Any recommendations as to what can be used for seeding the pRNG ? Is there any semi-random value that can be used after startup? I was thinking about using analogRead from some unconnected port but I don't know if that value is going to be sufficiently random every time I start the chip.

bHogan

#1
Feb 23, 2009, 11:28 pm Last Edit: Feb 23, 2009, 11:29 pm by BroHogan Reason: 1
Using analogRead from an unconnected port is commonly done. I don't know for sure how effective it is (always been a bit curious) but it's commonly used, and easy to test how effective it is by printing it.
"Data is not information, information is not knowledge, knowledge is not understanding, understanding is not wisdom."
~ Clifford Stoll

retrolefty

I've used liberlab to monitor 4 channels of analog inputs from the Arduino. I would say it is not a great source for random seed as while there is noise all the disconnected analog values are under 5% or so of full scale. If there is a valid analog voltage wired to any one of the pins the other pins tend to raise somewhat, most likely from small amount of capacitance coupling between the floating inputs and the valid wired input. So maybe of some value for a seed value but I would look for something better. Isn't there some free running counter register that one could read instead?

Lefty

melka

I've read somewhere something about big capacitors being used for the electrical noise they make.

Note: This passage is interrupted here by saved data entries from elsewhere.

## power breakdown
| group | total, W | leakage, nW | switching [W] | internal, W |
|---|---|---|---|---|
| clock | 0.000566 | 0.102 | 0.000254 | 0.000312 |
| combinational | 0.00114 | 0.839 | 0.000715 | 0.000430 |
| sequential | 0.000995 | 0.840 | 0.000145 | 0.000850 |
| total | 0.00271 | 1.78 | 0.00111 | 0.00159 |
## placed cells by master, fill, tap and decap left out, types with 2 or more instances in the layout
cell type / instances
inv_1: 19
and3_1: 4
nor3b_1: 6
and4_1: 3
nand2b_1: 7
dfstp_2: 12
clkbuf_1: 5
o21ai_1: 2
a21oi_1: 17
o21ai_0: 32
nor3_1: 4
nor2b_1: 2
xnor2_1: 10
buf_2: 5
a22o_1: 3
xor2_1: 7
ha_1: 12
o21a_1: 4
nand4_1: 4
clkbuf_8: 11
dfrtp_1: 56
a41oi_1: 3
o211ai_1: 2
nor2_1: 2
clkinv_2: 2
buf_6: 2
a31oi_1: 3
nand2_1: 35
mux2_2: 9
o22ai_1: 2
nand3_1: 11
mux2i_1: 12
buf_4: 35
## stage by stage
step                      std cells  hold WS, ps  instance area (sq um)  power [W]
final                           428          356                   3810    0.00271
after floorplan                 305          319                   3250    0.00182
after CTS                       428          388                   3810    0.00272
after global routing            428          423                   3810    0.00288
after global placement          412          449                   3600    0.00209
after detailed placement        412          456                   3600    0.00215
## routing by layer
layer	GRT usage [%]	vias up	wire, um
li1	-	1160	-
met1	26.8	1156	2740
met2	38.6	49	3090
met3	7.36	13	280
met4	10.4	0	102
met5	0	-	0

Correct me if I'm wrong : white noise is a true random noise because each frequency of the spectrum is equally present. so, a white noise generator would be a good source of random number, wouldn't it ?

Here's what I found :
http://www.ciphersbyritter.com/NOISE/NOISRC.HTM
http://www.musicfromouterspace.com/analogsynth/multinoisemodule_exp.html

And an interesting source for randomness :
http://random.org/
http://melka.one.free.fr/blog/
http://www.flickr.com/photos/melkaone/

mikalhart

IF -- and that's a capital IF -- your application receives input at an unpredictable amount of time after it starts up, then millis() can be an excellent seed for random().  For example, I have a little toy I made for my son.  To play, he plugs it in, and anytime after the several seconds of startup stuff is finished, he presses a button indicating he wants to play.  I use the value of millis() to seed the random() at that time.

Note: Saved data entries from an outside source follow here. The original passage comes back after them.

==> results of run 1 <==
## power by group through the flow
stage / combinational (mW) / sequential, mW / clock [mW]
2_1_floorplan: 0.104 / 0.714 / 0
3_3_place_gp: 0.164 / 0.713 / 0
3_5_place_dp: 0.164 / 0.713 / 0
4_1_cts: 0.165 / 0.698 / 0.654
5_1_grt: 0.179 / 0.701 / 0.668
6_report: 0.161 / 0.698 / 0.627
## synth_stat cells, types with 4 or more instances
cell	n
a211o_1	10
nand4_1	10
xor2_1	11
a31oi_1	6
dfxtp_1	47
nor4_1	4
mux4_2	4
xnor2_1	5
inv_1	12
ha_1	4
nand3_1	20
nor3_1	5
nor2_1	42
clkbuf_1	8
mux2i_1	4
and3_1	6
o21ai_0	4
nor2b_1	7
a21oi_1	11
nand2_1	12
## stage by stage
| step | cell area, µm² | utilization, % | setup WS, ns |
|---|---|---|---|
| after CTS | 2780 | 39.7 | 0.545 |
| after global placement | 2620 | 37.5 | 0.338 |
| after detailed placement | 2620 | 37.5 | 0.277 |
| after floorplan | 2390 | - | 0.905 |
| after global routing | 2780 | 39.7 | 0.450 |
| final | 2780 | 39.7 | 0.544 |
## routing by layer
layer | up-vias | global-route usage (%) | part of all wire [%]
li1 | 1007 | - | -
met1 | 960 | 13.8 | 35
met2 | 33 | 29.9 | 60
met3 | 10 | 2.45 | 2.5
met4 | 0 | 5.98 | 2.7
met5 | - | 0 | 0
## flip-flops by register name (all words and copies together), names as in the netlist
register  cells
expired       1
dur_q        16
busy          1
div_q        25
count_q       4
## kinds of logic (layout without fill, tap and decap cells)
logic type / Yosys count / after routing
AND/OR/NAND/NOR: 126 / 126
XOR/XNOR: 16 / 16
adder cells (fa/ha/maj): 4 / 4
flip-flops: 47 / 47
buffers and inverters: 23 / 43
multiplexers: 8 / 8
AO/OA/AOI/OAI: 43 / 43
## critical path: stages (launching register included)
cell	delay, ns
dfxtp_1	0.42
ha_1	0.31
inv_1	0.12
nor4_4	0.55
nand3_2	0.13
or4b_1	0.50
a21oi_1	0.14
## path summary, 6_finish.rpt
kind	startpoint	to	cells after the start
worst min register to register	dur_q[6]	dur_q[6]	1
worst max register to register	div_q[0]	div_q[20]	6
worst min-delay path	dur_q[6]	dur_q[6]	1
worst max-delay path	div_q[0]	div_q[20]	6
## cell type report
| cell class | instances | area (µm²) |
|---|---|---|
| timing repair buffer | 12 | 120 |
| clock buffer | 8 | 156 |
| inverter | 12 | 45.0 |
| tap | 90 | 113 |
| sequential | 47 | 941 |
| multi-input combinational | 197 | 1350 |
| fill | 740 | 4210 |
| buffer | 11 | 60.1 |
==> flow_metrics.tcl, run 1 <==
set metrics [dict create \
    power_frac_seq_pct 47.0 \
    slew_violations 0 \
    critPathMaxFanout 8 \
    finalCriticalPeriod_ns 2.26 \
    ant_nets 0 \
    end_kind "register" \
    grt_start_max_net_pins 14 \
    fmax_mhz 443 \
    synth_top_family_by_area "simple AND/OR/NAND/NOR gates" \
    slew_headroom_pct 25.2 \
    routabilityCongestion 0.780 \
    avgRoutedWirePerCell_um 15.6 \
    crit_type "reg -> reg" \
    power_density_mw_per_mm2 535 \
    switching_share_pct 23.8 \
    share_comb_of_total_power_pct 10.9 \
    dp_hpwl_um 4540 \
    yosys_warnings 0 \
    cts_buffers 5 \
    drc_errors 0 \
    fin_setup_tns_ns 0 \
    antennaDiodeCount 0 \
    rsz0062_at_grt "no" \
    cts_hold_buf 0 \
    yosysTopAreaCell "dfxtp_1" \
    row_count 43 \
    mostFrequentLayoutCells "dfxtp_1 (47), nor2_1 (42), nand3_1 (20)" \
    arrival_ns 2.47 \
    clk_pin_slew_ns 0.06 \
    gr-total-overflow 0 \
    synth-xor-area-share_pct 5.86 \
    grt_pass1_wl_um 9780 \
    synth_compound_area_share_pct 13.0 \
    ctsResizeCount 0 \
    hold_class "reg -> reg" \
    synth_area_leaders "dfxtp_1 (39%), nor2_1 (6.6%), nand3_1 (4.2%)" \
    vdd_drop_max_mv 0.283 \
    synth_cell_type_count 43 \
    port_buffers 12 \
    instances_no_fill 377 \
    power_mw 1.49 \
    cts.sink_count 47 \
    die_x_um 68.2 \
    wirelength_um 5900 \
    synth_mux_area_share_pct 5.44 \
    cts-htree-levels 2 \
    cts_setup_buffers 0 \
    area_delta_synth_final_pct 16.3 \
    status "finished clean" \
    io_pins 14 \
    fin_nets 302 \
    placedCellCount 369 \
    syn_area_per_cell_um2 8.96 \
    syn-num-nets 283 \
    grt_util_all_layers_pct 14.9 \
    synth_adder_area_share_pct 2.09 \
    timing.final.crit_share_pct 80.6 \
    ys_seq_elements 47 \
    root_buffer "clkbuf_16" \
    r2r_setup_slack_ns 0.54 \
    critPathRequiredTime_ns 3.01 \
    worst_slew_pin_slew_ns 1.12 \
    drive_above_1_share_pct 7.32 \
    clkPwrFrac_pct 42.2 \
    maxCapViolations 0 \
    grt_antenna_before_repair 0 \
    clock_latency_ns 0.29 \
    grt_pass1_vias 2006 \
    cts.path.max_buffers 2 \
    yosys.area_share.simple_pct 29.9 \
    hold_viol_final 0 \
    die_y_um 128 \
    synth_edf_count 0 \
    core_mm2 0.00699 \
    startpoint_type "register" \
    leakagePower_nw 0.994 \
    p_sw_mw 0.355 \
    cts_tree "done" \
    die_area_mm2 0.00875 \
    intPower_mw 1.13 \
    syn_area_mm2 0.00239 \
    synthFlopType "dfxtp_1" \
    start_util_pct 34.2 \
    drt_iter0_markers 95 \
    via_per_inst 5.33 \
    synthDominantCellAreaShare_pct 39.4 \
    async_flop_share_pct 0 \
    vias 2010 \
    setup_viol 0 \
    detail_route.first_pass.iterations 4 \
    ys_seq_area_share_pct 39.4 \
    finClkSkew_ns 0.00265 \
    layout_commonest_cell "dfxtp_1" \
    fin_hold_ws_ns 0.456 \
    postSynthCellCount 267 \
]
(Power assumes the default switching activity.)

The advantage is that the range of possible seed values is several thousand (or possibly much more depending on when he pushes the button) compared to the maximum of 1024 that you could get in theory -- in practice much less -- from analogRead.  The microsecond counter might be much better.

However, this technique might not be appropriate for your application.  It certainly would NOT be appropriate to use millis() at some fixed point in your setup() function.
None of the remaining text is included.